It's not you, it's me
For me, actually.
This blog, this place where I share my thoughts and musings and processings, is as much for me as it is for you.
This weekend I read a memoir titled, Stumbling Toward Faith, by Renee Altson.
It was incredible. There are no words for me describe the beauty of reading of someone else’s story, being offered an exquisite glimpse into someone else’s pain and questions, secret fears and fleeting hopes. It was a gift.
I was reminded of my need to write. Of the value of my story (and your story and sharing these stories).
Writing for me is an act of remembering. Even more, it is a discipline of thankfulness.
When God whispered to me to “write my love story” it was a command to share, but it was also a command to remember.
To remember the times I couldn’t step foot in a church. To remember the outrage I felt at injustice. To remember the first time I felt a real, a raw, a ragged hope begin to stir in my own honesty.
To remember so that I may be open to those who are still questioning, still angry, still hurt, still outside the camp, scoffing and alone.
Renee writes, "I like it in this little space of being loved. I like this newness, this fresh perspective, this ordinary holiness weaving itself into the tapestry of my life, and I want to worship something; I want to proclaim my gratitude, my awe, the miracle that I notice, that I see what's happening. I want to hold out my hands and say thank you."
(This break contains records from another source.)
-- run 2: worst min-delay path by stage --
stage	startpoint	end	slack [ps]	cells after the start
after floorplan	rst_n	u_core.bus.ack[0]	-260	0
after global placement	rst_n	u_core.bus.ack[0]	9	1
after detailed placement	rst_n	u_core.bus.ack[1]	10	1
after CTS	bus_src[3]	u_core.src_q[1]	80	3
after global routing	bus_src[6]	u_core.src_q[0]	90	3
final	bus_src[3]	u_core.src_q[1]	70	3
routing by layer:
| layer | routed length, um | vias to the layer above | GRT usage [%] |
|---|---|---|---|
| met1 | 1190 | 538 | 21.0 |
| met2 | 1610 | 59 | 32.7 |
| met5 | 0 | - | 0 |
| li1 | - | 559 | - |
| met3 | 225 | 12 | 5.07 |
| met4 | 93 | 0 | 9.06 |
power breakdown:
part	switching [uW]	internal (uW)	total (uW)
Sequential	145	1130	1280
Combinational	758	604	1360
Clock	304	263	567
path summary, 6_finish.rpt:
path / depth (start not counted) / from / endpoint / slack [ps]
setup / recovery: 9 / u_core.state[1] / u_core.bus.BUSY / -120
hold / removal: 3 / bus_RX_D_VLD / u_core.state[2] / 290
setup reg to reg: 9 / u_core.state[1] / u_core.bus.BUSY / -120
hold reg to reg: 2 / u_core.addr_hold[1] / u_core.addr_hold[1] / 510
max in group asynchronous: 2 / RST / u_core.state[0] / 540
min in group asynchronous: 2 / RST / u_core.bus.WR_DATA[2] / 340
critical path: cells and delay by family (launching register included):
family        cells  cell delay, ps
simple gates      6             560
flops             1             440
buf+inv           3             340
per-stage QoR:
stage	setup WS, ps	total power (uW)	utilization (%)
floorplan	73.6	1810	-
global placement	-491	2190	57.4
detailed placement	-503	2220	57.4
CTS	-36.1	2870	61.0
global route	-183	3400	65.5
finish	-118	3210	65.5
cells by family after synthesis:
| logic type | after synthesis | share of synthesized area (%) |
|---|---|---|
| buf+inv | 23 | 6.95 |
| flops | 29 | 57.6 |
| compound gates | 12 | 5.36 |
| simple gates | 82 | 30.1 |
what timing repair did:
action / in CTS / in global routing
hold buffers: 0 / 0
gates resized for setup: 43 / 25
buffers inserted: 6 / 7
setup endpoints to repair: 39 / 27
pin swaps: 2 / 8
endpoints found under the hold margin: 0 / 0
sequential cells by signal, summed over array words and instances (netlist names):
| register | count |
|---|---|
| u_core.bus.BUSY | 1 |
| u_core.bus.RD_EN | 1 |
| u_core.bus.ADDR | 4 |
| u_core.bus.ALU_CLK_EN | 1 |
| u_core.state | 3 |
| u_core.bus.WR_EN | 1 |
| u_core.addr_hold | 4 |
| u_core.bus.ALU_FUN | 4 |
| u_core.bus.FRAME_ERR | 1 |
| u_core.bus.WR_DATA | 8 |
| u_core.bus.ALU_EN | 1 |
### config.mk
export PLATFORM = sky130hd
export DESIGN_NAME = reg_file_mp
export DESIGN_NICKNAME = d
export VERILOG_FILES = /design/src/rtl/reg_file_mp.sv
export SDC_FILE = /design/constraint.sdc
export NUM_CORES = 1
export LEC_CHECK = 0
export ABC_AREA = 0
export CORE_MARGIN = 3
export CORE_UTILIZATION = 56
export DETAILED_ROUTE_END_ITERATION = 8
export GPL_ROUTABILITY_DRIVEN = 0
export PLACE_DENSITY_LB_ADDON = 0.1
export SLEW_MARGIN = 20
export SYNTH_ARGS = -nofsm -noshare
export SYNTH_HDL_FRONTEND = slang
export SYNTH_SLANG_ARGS = --single-unit
### constraint.sdc
create_clock -name clk -period 5.96 [get_ports clk]
set_input_delay 1.192 -clock clk [delete_from_list [all_inputs] [get_ports clk]]
set_output_delay 1.192 -clock clk [all_outputs]
set_load 0.01 [all_outputs]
Her book was just that: an offering of thanks.
And I hope that this blog would be a place where I could weave my own words of worship together.
To remember the first flickers of hope that led me to Love. To encourage you as you seek Love, as you seek to weave together the threads of hope and grace and redemption in your own life.
I hope you are encouraged. I hope my thoughts point to something greater than me.
I hope that, together, we can begin to acknowledge this newfound love, this newfound wonder, this everyday miracle that we can notice God's stirrings at all.
Helpful?
February 2007
The acidic pineapple assaulted my mouth and I could barely keep my eyes open. It was 6:30 a.m. We walked on the cobbled dirt road past children in smoothed school uniforms, their dark eyes shining brilliantly in their smiling faces. They looked at me like I was an alien, a goddess, Britney Spears. How could I teach them English? How could I teach them anything? I pleaded with God that I could be helpful, if just for an hour. A year later and I still wanted more than anything to helpful; it’s just that I no longer pleaded with God.
Worship Wednesday
The tempo increased and she recognized the tune of her favorite worship song. The one about new life. She shut her eyes tightly and waited for the Holy Spirit.
Padre, Padre, Padre she murmured, Father, Father, Father, holding her hands out as if a shiny prize would be placed in the deep grooves of her palms if only she believed hard enough. Her body shook with excitement. She swayed slightly as the Spirit descended upon her.
Ven, Espiritu Santo, she entreated. Come, Holy Spirit.
As the words of worship flowed over her body, she relaxed. It was just her and God. His love coursed through her veins, speeding her heartbeat to a quick tempo like the maracas that were being shaken onstage. She felt God inside her chest. He was the air that she breathed, filling her lungs, her heart. She didn’t even feel the tears rolling down her soft cheeks. She could stay here forever, swaying rhythmically and receiving from an All-loving God.
Eres todopoderoso, she exhaled, You are all-powerful.
Her hands shot up in the air as she reached up to Heaven, feeling closer to God as she stretched her finger tips away from her own tired, sinful body and toward His love. Her heart beat with the music, with praise. Peace rained over her as He reigned in her.
Padre, Padre, Padre, she whispered again. Father, Father, Father.
He filled her as she emptied herself. The tempo slowed and everything seemed to hang in that moment, in that space between the heart of God and the heart of man.
The song ended. Her swaying stopped; she dropped her outstretched hands, opened her eyes and blinked. The church was clearing out. She quickly wiped her tears, smoothed her skirt, and went on with the rest of her day.
*In lieu of T.S. Tuesday (which I apologize I did not get to post yesterday), I was going to post a tardy Tuesday, but instead decided to go with the more timely, and still alliterative, Worship Wednesday. You'll have to catch my latest Eliot musings next Tuesday. This first-ever Worship Wednesday describes an experience I had worshipping in a Pentecostal church in Costa Rica with my host mom. Hope you enjoyed it.